# Exercise directions:
From the entries that follow, copy each line in which "gates" appears.

# Available data:
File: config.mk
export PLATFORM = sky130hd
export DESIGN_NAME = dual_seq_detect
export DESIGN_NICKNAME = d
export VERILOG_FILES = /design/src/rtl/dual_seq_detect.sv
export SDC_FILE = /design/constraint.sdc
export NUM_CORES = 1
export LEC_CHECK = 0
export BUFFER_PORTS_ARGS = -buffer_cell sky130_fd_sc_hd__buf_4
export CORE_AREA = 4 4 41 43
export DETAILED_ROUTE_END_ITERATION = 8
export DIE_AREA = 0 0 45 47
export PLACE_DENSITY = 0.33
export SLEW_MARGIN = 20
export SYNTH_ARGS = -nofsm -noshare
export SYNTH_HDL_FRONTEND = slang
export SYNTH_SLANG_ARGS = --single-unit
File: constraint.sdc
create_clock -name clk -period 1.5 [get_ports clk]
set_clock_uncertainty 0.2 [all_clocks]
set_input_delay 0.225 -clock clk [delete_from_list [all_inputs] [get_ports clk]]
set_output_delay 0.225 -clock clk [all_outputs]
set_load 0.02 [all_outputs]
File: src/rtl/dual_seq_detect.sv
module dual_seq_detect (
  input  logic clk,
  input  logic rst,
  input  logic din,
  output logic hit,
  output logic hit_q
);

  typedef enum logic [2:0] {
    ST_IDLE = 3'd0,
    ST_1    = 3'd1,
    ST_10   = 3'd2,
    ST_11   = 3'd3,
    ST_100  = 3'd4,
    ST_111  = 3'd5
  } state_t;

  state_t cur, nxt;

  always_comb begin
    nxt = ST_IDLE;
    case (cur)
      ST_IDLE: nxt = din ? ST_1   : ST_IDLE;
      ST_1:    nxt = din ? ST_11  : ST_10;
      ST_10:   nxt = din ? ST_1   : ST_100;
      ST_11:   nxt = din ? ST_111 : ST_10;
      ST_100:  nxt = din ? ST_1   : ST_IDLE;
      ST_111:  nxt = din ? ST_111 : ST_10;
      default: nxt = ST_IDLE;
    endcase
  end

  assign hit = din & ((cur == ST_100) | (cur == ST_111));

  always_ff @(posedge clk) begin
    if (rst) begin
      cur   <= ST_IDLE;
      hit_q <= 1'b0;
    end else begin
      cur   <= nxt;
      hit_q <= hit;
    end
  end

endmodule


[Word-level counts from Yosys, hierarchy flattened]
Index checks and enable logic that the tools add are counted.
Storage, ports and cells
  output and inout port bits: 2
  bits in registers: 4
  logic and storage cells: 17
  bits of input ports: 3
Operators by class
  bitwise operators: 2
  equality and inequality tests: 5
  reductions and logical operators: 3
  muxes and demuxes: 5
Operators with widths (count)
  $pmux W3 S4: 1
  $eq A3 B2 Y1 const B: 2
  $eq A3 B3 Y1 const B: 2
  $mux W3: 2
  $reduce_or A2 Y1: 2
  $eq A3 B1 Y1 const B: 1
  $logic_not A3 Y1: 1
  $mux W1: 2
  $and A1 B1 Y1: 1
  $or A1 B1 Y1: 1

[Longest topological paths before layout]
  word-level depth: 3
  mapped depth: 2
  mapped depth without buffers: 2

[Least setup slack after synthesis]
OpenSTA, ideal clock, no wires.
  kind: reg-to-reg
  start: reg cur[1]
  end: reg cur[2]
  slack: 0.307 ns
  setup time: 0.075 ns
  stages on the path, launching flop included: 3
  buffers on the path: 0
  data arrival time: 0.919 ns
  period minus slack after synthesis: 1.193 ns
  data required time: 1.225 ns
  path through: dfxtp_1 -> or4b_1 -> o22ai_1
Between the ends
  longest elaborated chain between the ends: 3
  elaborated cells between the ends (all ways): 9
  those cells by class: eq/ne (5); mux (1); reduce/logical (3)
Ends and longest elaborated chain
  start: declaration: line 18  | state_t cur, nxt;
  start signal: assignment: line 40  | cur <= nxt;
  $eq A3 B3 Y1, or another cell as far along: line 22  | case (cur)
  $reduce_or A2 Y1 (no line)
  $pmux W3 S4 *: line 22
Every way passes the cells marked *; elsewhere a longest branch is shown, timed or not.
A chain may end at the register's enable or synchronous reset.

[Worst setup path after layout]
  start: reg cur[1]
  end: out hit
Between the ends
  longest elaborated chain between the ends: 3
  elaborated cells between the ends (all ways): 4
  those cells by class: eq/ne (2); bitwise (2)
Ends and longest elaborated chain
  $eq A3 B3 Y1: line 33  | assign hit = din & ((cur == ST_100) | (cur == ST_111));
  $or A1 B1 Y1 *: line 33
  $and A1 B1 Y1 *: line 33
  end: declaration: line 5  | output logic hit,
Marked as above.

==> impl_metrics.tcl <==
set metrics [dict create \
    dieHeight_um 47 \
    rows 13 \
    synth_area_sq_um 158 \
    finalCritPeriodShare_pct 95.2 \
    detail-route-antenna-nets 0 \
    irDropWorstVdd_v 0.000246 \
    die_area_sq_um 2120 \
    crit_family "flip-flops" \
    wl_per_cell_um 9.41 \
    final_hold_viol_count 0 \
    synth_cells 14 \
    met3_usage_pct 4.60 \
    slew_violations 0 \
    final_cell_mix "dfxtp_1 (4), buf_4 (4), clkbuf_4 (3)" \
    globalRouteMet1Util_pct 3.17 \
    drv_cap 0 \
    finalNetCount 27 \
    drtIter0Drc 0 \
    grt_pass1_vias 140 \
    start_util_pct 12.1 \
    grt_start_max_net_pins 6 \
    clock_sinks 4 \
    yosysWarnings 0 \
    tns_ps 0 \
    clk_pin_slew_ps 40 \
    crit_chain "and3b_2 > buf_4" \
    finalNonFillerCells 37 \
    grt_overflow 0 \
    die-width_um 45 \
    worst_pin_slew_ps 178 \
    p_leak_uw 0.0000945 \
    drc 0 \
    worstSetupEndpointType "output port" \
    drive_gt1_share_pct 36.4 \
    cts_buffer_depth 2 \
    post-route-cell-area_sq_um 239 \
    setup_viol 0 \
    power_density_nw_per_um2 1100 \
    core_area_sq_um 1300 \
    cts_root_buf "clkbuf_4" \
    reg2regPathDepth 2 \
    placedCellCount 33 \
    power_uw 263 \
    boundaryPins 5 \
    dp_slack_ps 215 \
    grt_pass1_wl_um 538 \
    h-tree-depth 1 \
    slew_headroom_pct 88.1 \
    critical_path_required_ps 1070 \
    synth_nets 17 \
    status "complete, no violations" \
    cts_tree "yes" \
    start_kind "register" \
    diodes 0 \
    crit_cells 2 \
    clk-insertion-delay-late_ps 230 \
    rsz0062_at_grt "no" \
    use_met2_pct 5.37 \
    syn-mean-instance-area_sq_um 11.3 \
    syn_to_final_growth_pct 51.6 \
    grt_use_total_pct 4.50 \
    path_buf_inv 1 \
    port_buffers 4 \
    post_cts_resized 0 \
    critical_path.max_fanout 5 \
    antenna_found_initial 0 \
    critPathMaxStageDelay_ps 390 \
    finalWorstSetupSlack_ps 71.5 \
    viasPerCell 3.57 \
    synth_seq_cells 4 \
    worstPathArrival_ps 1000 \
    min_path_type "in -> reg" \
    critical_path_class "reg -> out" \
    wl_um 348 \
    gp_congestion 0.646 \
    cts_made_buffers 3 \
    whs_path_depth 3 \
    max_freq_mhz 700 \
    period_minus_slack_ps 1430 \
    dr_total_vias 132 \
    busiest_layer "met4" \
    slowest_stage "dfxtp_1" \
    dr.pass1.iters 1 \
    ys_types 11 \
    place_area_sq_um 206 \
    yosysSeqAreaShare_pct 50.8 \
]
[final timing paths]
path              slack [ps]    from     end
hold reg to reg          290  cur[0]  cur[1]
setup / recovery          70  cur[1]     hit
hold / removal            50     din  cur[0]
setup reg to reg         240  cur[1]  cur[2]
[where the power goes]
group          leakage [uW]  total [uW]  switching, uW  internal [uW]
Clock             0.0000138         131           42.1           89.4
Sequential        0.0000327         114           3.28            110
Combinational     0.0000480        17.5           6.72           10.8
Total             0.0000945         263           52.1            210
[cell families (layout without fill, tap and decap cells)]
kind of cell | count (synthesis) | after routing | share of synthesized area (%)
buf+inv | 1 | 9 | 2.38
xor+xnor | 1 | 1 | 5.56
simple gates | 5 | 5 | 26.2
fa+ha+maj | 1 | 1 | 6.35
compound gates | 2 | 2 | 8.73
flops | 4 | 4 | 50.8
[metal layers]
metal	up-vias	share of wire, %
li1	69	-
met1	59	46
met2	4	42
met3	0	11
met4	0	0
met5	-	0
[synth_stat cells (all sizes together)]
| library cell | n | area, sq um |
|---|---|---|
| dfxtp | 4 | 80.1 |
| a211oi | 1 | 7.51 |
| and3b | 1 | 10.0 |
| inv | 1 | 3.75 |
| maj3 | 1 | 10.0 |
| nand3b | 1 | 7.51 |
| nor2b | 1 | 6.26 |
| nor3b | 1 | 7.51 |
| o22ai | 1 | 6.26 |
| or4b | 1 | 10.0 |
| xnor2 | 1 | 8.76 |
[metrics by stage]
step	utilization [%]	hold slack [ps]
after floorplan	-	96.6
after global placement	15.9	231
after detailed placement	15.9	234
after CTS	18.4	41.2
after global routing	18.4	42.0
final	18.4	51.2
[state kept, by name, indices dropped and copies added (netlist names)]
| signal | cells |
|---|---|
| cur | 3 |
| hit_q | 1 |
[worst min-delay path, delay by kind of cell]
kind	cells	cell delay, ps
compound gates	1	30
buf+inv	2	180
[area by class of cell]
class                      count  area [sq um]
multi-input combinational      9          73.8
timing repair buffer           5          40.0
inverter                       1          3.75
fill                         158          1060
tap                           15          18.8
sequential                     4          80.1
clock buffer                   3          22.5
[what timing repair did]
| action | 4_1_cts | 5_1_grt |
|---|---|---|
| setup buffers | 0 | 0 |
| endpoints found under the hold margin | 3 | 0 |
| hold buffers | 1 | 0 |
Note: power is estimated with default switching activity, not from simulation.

# Reply to the task:
simple gates | 5 | 5 | 26.2
compound gates | 2 | 2 | 8.73
compound gates	1	30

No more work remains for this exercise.